Sabrina I. Pacifici BeSpacific blog constantly alerts readers to legal and government resources, as well as private Websites and other services and products of interest to lawyers. This is a blog I always check and follow.
Additional Posts of Interest
Ken Adams has a nice post on the dos and don’ts of contract drafting. I found it quite informative, as I am finalizing up a lease for new office space right now.
Raul Jose at PaperStreet announced on their blog that they have launched the Umdoni and Vulamehlo HIV/AIDS Association Website. The association focuses on the devastating impact of HIV/AIDS on rural communities in the UGU district of KwaZulu-Natal, South Africa.

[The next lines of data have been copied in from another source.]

This is an optimization exercise on Yosys and OpenROAD, whose aim is small area, a short achievable clock period and few clock cycles, not a production implementation.
The RTL was checked by simulation tests, not by an equivalence proof against the original design.
Power is estimated from default activity; no workload was simulated.

$ cat flow/run.sh
#!/bin/bash
# synth_recipe.tcl (not shown) runs the flow's synth.tcl, then flattens the netlist and writes it again
# the make line also repeats each setting of config.mk as NAME=value (left out here)
make -C /OpenROAD-flow-scripts/flow DESIGN_CONFIG=/design/flow/config.mk WORK_HOME=/design/flow/orfs CLKGATE_MAP_FILE= SYNTH_SCRIPT=/design/flow/synth_recipe.tcl finish
$ cat flow/config.mk
export PLATFORM = sky130hd
export DESIGN_NAME = tango_keystream
export DESIGN_NICKNAME = tango_keystream
export VERILOG_FILES = /design/flow/design.v
export SDC_FILE = /design/flow/constraint.sdc
export NUM_CORES = 4
export LEC_CHECK = 0
export CAP_MARGIN = 20
export CORE_MARGIN = 2
export CORE_UTILIZATION = 40
export SLEW_MARGIN = 20
$ cat flow/constraint.sdc
create_clock -name core_clock -period 17.0 [get_ports {clk}]
set_input_delay 3.4000 -clock core_clock [delete_from_list [all_inputs] [get_ports {clk}]]
set_output_delay 3.4000 -clock core_clock [all_outputs]
set_load 0.01 [all_outputs]
$ cat flow/design.v
module prvhash_round (
    input  wire [63:0] seed_i,
    input  wire [63:0] acc_i,
    input  wire [63:0] word_i,
    output wire [63:0] seed_o,
    output wire [63:0] acc_o,
    output wire [63:0] word_o,
    output wire [63:0] out_o
);
    localparam [63:0] K1 = 64'hAAAAAAAAAAAAAAAA;
    localparam [63:0] K2 = 64'h5555555555555555;
    wire [63:0] m     = {acc_i[62:0], 1'b1};
    wire [63:0] seed1 = seed_i * m;
    wire [63:0] rs    = {seed1[31:0], seed1[63:32]};
    assign word_o = word_i + rs + K1;
    assign acc_o  = acc_i + seed1 + K2;
    assign seed_o = seed1 ^ word_o;
    assign out_o  = acc_o ^ rs;
endmodule
module tango_keystream (
    input  wire        clk,
    input  wire        rst,           
    input  wire        in_valid,
    output wire        in_ready,
    input  wire [1:0]  in_op,         
    input  wire [63:0] in_data,
    output reg         out_valid,
    input  wire        out_ready,
    output reg  [1:0]  out_status,    
    output reg  [63:0] out_data
);
    localparam OP_CINIT = 2'd0, OP_PAY = 2'd1, OP_CXOR = 2'd2, OP_CFIN = 2'd3;
    localparam ST_OK = 2'd0, ST_INVLEN = 2'd1, ST_ILLCMD = 2'd2, ST_ILLSTATE = 2'd3;
    localparam S_IDLE  = 3'd0,   
               S_KEY   = 3'd1,   
               S_WARM  = 3'd2,   
               S_IV    = 3'd3,   
               S_BLANK = 3'd4,   
               S_PRIME = 3'd5,   
               S_TURN  = 3'd6;   
    reg [2:0]  state;
    reg        keyed;
    reg [63:0] tseed, tacc;
    reg [63:0] tring [0:15];
    reg [3:0]  tpos;
    reg [63:0] fseed [0:3];
    reg [63:0] facc  [0:3];
    reg [63:0] sr    [0:4];
    reg [63:0] rw    [0:3];
    reg [2:0]  rc;                
    reg [3:0]  key_n;             
    reg [3:0]  iv_n;              
    reg [3:0]  cnt;
    reg [2:0]  sub;
    reg [63:0] pend;              
    integer i;
    wire out_free = !out_valid || out_ready;
    assign in_ready = ((state == S_IDLE) && out_free) || (state == S_KEY) || (state == S_IV);
    wire acc_cmd = in_valid && in_ready;
    wire [7:0] key_len = in_data[7:0];
    wire [7:0] iv_len  = in_data[15:8];
    wire len_ok = (key_len[2:0] == 3'd0) && (key_len >= 8'd16) && (key_len <= 8'd128) &&
                  (iv_len[2:0] == 3'd0) && (iv_len <= 8'd64);
    wire do_cinit = acc_cmd && (state == S_IDLE) && (in_op == OP_CINIT) && len_ok;
    wire do_cfin  = acc_cmd && (state == S_IDLE) && (in_op == OP_CFIN) && keyed;
    wire clear    = rst || do_cinit || do_cfin;
    wire [1:0] lane = (state == S_TURN) ? (sub[1:0] - 2'd2) : (sub[1:0] - 2'd1);
    wire       t2_step = ((state == S_TURN) && (sub >= 3'd2)) ||
                         ((state == S_PRIME) && (sub >= 3'd1));
    wire       iv_step = (state == S_IV) && in_valid;
    wire       t1_step = (state == S_WARM) || iv_step || (state == S_BLANK) ||
                         ((state == S_PRIME) && (sub == 3'd0)) ||
                         ((state == S_TURN) && (sub <= 3'd1));
    wire [63:0] ivx = iv_step ? in_data : 64'd0;
    wire [63:0] r_seed_i = t2_step ? fseed[lane] : (tseed ^ ivx);
    wire [63:0] r_acc_i  = t2_step ? facc[lane]  : (tacc ^ ivx);
    wire [63:0] r_word_i = t2_step ? sr[lane]    : tring[tpos];
    wire [63:0] r_seed_o, r_acc_o, r_word_o, r_out;
    prvhash_round u_round (
        .seed_i(r_seed_i), .acc_i(r_acc_i), .word_i(r_word_i),
        .seed_o(r_seed_o), .acc_o(r_acc_o), .word_o(r_word_o), .out_o(r_out)
    );
    wire last_lane = t2_step && (lane == 2'd3);
    always @(posedge clk) begin
        if (clear) begin
            tseed <= 64'd0;
            tacc  <= 64'd0;
            tpos  <= 4'd0;
            for (i = 0; i < 16; i = i + 1) tring[i] <= 64'd0;
            for (i = 0; i < 4; i = i + 1) begin
                fseed[i] <= 64'd0;
                facc[i]  <= 64'd0;
                rw[i]    <= 64'd0;
            end
            for (i = 0; i < 5; i = i + 1) sr[i] <= 64'd0;
            rc <= 3'd0;
        end else begin
            if ((state == S_KEY) && in_valid) begin
                if (cnt == 4'd0) tseed <= in_data;
                else             tring[cnt - 4'd1] <= in_data;
            end
            if (t1_step) begin
                tseed       <= r_seed_o;
                tacc        <= r_acc_o;
                tring[tpos] <= r_word_o;
                if (state != S_WARM) tpos <= tpos + 4'd1;
                if ((state == S_PRIME) || (state == S_TURN))
                    fseed[3] <= fseed[3] ^ r_out;
            end
            if (t2_step) begin
                fseed[lane] <= r_seed_o;
                facc[lane]  <= r_acc_o;
                if (state == S_TURN) rw[lane] <= r_out;
                if (last_lane) begin
                    sr[0] <= sr[1];
                    sr[1] <= sr[2];
                    sr[2] <= r_word_o;
                    sr[3] <= sr[4];
                    sr[4] <= sr[0];
                end else begin
                    sr[lane] <= r_word_o;
                end
            end
            if ((state == S_TURN) && last_lane)
                rc <= 3'd3;
            else if (acc_cmd && (state == S_IDLE) && (in_op == OP_CXOR) && keyed && (rc != 3'd0))
                rc <= rc - 3'd1;
        end
    end
    always @(posedge clk) begin
        if (rst) begin
            state      <= S_IDLE;
            keyed      <= 1'b0;
            cnt        <= 4'd0;
            sub        <= 3'd0;
            key_n      <= 4'd0;
            iv_n       <= 4'd0;
            pend       <= 64'd0;
            out_valid  <= 1'b0;
            out_status <= 2'd0;
            out_data   <= 64'd0;
        end else begin
            if (out_valid && out_ready) out_valid <= 1'b0;
            case (state)
            S_IDLE: if (acc_cmd) begin
                case (in_op)
                OP_CINIT: begin
                    if (len_ok) begin
                        key_n <= key_len[6:3] - 4'd1;
                        iv_n  <= iv_len[6:3];
                        cnt   <= 4'd0;
                        state <= S_KEY;
                    end else begin
                        out_valid  <= 1'b1;
                        out_status <= ST_INVLEN;
                        out_data   <= 64'd0;
                    end
                end
                OP_PAY: begin
                    out_valid  <= 1'b1;
                    out_status <= ST_ILLCMD;
                    out_data   <= 64'd0;
                end
                OP_CXOR: begin
                    if (!keyed) begin
                        out_valid  <= 1'b1;
                        out_status <= ST_ILLSTATE;
                        out_data   <= 64'd0;
                    end else if (rc != 3'd0) begin
                        out_valid  <= 1'b1;
                        out_status <= ST_OK;
                        out_data   <= in_data ^ rw[3'd4 - rc];
                    end else begin
                        pend  <= in_data;
                        sub   <= 3'd0;
                        state <= S_TURN;
                    end
                end
                default: begin  
                    out_valid  <= 1'b1;
                    out_status <= keyed ? ST_OK : ST_ILLSTATE;
                    out_data   <= 64'd0;
                    keyed      <= 1'b0;
                end
                endcase
            end
            S_KEY: if (in_valid) begin
                if (cnt == key_n) begin
                    cnt   <= 4'd0;
                    state <= S_WARM;
                end else begin
                    cnt <= cnt + 4'd1;
                end
            end
            S_WARM: begin
                if (cnt == 4'd4) begin
                    cnt   <= 4'd0;
                    state <= (iv_n == 4'd0) ? S_BLANK : S_IV;
                end else begin
                    cnt <= cnt + 4'd1;
                end
            end
            S_IV: if (in_valid) begin
                if (cnt == iv_n - 4'd1) begin
                    cnt   <= 4'd0;
                    state <= S_BLANK;
                end else begin
                    cnt <= cnt + 4'd1;
                end
            end
            S_BLANK: begin
                cnt <= cnt + 4'd1;
                if (cnt == 4'd15) begin
                    cnt   <= 4'd0;
                    sub   <= 3'd0;
                    state <= S_PRIME;
                end
            end
            S_PRIME: begin
                if (sub == 3'd4) begin
                    sub <= 3'd0;
                    if (cnt == 4'd14) begin
                        cnt        <= 4'd0;
                        state      <= S_IDLE;
                        keyed      <= 1'b1;
                        out_valid  <= 1'b1;
                        out_status <= ST_OK;
                        out_data   <= 64'd0;
                    end else begin
                        cnt <= cnt + 4'd1;
                    end
                end else begin
                    sub <= sub + 3'd1;
                end
            end
            S_TURN: begin
                if (sub == 3'd5) begin
                    sub        <= 3'd0;
                    state      <= S_IDLE;
                    out_valid  <= 1'b1;
                    out_status <= ST_OK;
                    out_data   <= pend ^ rw[0];
                end else begin
                    sub <= sub + 3'd1;
                end
            end
            default: state <= S_IDLE;
            endcase
        end
    end
endmodule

Profoessor Paul L. Caron wrote a post about a Pennsylvania Court ruling that a Google search is not sufficient for the government to sell property for back taxes. The court ruled they should have also tried the phone book.

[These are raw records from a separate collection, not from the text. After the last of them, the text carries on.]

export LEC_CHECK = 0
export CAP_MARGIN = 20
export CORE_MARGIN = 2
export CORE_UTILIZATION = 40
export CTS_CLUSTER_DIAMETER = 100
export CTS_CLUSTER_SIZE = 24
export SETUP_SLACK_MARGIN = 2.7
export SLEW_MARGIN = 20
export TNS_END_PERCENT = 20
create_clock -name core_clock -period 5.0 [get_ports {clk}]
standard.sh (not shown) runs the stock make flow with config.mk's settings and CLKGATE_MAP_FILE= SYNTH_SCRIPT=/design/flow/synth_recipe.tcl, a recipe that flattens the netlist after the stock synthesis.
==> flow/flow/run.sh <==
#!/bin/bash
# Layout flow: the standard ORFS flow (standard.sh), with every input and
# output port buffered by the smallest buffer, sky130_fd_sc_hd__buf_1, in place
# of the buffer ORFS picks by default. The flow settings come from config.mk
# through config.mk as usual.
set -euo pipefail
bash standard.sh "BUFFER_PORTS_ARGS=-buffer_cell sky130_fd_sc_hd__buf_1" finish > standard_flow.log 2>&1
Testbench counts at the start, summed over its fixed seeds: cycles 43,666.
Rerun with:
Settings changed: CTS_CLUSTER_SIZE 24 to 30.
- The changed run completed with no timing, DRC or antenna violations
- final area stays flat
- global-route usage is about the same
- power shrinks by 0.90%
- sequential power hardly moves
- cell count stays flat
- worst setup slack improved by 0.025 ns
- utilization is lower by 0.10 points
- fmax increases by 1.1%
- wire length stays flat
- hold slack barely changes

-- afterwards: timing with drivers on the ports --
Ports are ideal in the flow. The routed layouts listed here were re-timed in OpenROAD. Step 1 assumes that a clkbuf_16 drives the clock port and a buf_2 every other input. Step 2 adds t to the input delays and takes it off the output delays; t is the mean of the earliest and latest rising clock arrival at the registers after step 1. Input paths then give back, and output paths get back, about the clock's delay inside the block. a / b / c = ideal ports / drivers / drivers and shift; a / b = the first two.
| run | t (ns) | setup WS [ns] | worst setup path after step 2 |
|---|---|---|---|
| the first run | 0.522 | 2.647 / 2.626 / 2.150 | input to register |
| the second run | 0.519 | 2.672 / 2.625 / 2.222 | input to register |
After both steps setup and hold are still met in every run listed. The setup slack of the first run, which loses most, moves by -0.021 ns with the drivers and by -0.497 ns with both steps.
What follows belongs to an exercise in optimizing a design on an open flow for small area; a production flow would make more cautious choices. The RTL was checked by simulation tests, not by an equivalence proof against the original design. Power is estimated from default activity; no workload was simulated.

// ft300_core
module ft300_core (
    input  wire         clk,
    input  wire         rst,
    input  wire [63:0]  time_now,
    input  wire         cmd_valid,
    output wire         cmd_ready,
    input  wire [7:0]   cmd_word,
    input  wire         rx_valid,
    input  wire         rx_timeout,
    output wire         rx_ready,
    input  wire [7:0]   rx_data,
    output reg          rsp_valid,
    output reg  [2:0]   rsp_op,
    output reg  [3:0]   rsp_status,
    output wire [107:0] rsp_sample,
    output wire [63:0]  rsp_freq
);
export LEC_CHECK = 0
export CAP_MARGIN = 20
export CORE_MARGIN = 2
export CORE_UTILIZATION = 65
export PLACE_DENSITY = 0.75
export SLEW_MARGIN = 20
create_clock -name core_clock -period 20.0 [get_ports {clk}]
standard.sh (not shown) runs the stock make flow with config.mk's settings and CLKGATE_MAP_FILE= SYNTH_SCRIPT=/design/flow/synth_recipe.tcl, a recipe that flattens the netlist after the stock synthesis.
==> flow/flow/run.sh <==
#!/bin/bash
# Standard ORFS flow with two layout choices changed: the port buffers use the
# smallest buffer cell, and clock tree synthesis adds no dummy loads.
set -euo pipefail
export BUFFER_PORTS_ARGS="-buffer_cell sky130_fd_sc_hd__buf_1"
export CTS_ARGS="-sink_clustering_enable -repair_clock_nets -dont_use_dummy_load -buf_list sky130_fd_sc_hd__clkbuf_8 -sink_clustering_size 18 -sink_clustering_max_diameter 45"
bash standard.sh > flow.log 2>&1
Next try:
--- a/flow/design.v
+++ b/flow/design.v
@@ -43,14 +43,16 @@
     reg       zref_zero;      
     reg       wclr;           
     reg       freq_en;        
     reg       jclr, jload;
     reg       copy_run, clr_run;
     reg [2:0] dstate;
     reg [5:0] step;
+    wire       rmode = (dstate == D_LOAD) || (dstate == D_STEP);   
+    wire [7:0] rin;
     wire inflight = (sess == S_DISC) || (sess == S_CAPT) || (sess == S_READING);
     wire ev_cycle = !busy && ph8_7;
     assign cmd_ready = ev_cycle && !inflight;
     assign rx_ready  = ev_cycle && inflight;
     wire cmd_fire  = cmd_valid && cmd_ready;
     wire to_fire   = rx_ready && rx_timeout;
     wire byte_fire = rx_ready && rx_valid && !rx_timeout;
@@ -75,14 +77,18 @@
             w[k][6:0] <= w[k][7:1];
         for (k = 0; k < 13; k = k + 1)
             w[k][7] <= chain ? w[k+1][0] : w[k][0];
         w[13][7] <= win_pass ? wdata : (chain ? w[14][0] : w[13][0]);
         w[14][7] <= chain ? w[0][0] : w[14][0];
         if (ins)
             w[14] <= rx_data;
+        if (rmode) begin
+            w[11] <= w[12];
+            w[12] <= tt[5];
+        end
     end
     reg [7:0] zz [0:11];
     wire      zchain = win_pass && ptype_dec && (t < 7'd96);
     wire      zwe, zwd;
     always @(posedge clk) begin
         for (k = 0; k < 12; k = k + 1)
             zz[k][5:0] <= zz[k][6:1];
@@ -199,23 +205,22 @@
     reg        eb, ezero, big;
     wire [8:0] ed = {1'b0, tt[0]} - {1'b0, ss[0]} - {8'd0, ph8_0 ? 1'b0 : eb};
     always @(posedge clk) begin
         for (k = 0; k < 7; k = k + 1) begin
             tt[k] <= tt[k+1];
             ss[k] <= ss[k+1];
         end
-        tt[7] <= epass ? ed[7:0] : tt[0];
+        tt[7] <= rmode ? rin : epass ? ed[7:0] : tt[0];
         ss[7] <= copy_run ? tt[0] : ss[0];
         if (tshort)
             tt[4] <= tt[0];
         if (tload)
             for (k = 0; k < 8; k = k + 1)
                 tt[k] <= time_now[8*k +: 8];
     end
-    reg [7:0] rr [0:4];
     reg [7:0] xx [0:3];      
     reg [7:0] qq [0:4];
     reg        cx, xmax, xeq;
     reg  [7:0] kd, xmd;
     always @(*) begin
         case (p5)
             3'd1: begin kd = 8'h24; xmd = 8'hDC; end
@@ -227,18 +232,19 @@
     end
     wire [7:0] xa   = p5_0 ? 8'd0 : xx[0];
     wire [8:0] xs   = {1'b0, xa} + {1'b0, kd} + {8'd0, p5_0 ? 1'b0 : cx};
     wire [7:0] xnew = xmax ? 8'h00 : xs[7:0];
     wire       xeqn = (p5_0 ? 1'b1 : xeq) & (xnew == xmd);
     reg        sR, cR, rsh, qsh, dnext, rnz;
     wire       rsi  = p5_0 ? dnext : rsh;
-    wire [7:0] ra   = {rr[0][6:0], rsi};
+    wire [7:0] ra   = {w[11][6:0], rsi};
     wire [7:0] rb   = tt[0] ^ {8{~sR}};
     wire       rci  = p5_0 ? ~sR : cR;
     wire [8:0] rsum = {1'b0, ra} + {1'b0, rb} + {8'd0, rci};
+    assign     rin  = (dstate == D_LOAD) ? 8'd0 : rsum[7:0];
     wire       qsi  = p5_0 ? ((step == 6'd0) ? 1'b0 : ~sR) : qsh;
     reg        cq;
     wire       ru = ~sR & (rnz | qq[0][0]);
     wire [8:0] qi = {1'b0, qq[0]} + {8'd0, p5_0 ? ru : cq};
     reg  [7:0] qin;
     always @(*) begin
         if (clr_run)
@@ -247,28 +253,25 @@
             D_LOAD:  qin = ezero ? qq[0] : big ? 8'd0 : xnew;
             D_STEP:  qin = {qq[0][6:0], qsi};
             D_ROUND: qin = qi[7:0];
             default: qin = qq[0];
         endcase
     end
     always @(posedge clk) begin
-        for (k = 0; k < 4; k = k + 1) begin
-            rr[k] <= rr[k+1];
+        for (k = 0; k < 4; k = k + 1)
             qq[k] <= qq[k+1];
-        end
         for (k = 0; k < 3; k = k + 1)
             xx[k] <= xx[k+1];
-        rr[4] <= (dstate == D_LOAD) ? 8'd0 : rsum[7:0];
         xx[3] <= (dstate == D_LOAD && !p5_0) ? xnew : clr_run ? 8'd0 : xx[0];
         qq[4] <= qin;
         eb  <= ed[8];
         cx  <= xs[8];
         xeq <= xeqn;
         cR  <= rsum[8];
-        rsh <= rr[0][7];
+        rsh <= w[11][7];
         qsh <= qq[0][7];
         cq  <= qi[8];
         if (epass) begin
             ezero <= (ph8_0 ? 1'b1 : ezero) & (ed[7:0] == 8'd0);
             big   <= (ph8_0 ? 1'b0 : big) |
                      ((ph8 == 3'd4) ? (|ed[7:5]) : (ph8 > 3'd4) ? (|ed[7:0]) : 1'b0);
         end
The changed run passed the timing, design-rule and antenna checks.
Final area came out lower by a few percent.
Count of clock-buffer cells in the layout shrinks by 3.
Hold slack improved by 0.043 ns.
Non-clock buffer count rises by 1.
Area after synthesis falls by a few percent.
Final cell count falls slightly.
Clock power falls by a few percent.
Power decreases by roughly a tenth.
Core utilization decreases by 1.2 points.
Global-route usage went up by 2.1 points.

-- static timing again, ports no longer ideal --
How much do the figures lean on ideal ports? The routed layouts below were timed once more, with nothing changed but the port constraints. Step 1, drivers: a clkbuf_16 drives clk and a buf_2 each remaining input, both assumed. Step 2 times the ports against the registers' clock, not the clock port: input delays grow and output delays shrink by t, the midpoint of the rising clock arrivals with the driver on. Three values: ideal, step 1, step 2; two values: the first two.
| run | shift t [ns] | slack for setup (ns) | hold WS [ns] | worst setup path after step 2 | worst register clock-pin slew, ns |
|---|---|---|---|---|---|
| the first run | 0.599 | 13.133 / 13.085 / 13.684 | 0.276 / 0.276 / 0.276 | register to output | 0.10 / 0.10 |
| the second run | 0.594 | 13.691 / 13.644 / 13.734 | 0.319 / 0.319 / 0.319 | input to register | 0.10 / 0.10 |
After both steps setup and hold are still met in every run listed.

There is also a post on productivity (no meetings), on hiring the best people and a three part article on the truth about VCs (parts 1, 2 and 3). A must read for startup folks. Read the VC posts with this article in Inc about Friendster. Marc’s article gives good advice of when and when not to raise funds. And the Inc article gives an interesting view of how the VCs and professional startup managers play in the system while looking for the home run. Marc’s blog is not exactly about law, although he says ex-lawyer VCs might be good at fixing parking tickets.
Law Dawg Blawg Dawg of the Week
Finally, this weeks Dawg of the Week on the Dawg Law Blawg is Dooley. He looks very happy and nice and is recovering from heart worm disease (he wants everyone to know that they should have their dogs checked for heart worms too – you can learn more from the American Heartworm Society). For us at Justia, the Dawg Law Blawg Dawg of the Week is the most important post of the week. It is the one we all look forward to!
Well there are some of the seemingly random blogs I read, with a few others posts thrown in, and few blogs left out (because they did not post this week or I ran out of time :) Keep on blawging, and please submit your own blawg to BlawgSearch.com (and Blawg.com :) if it is good :).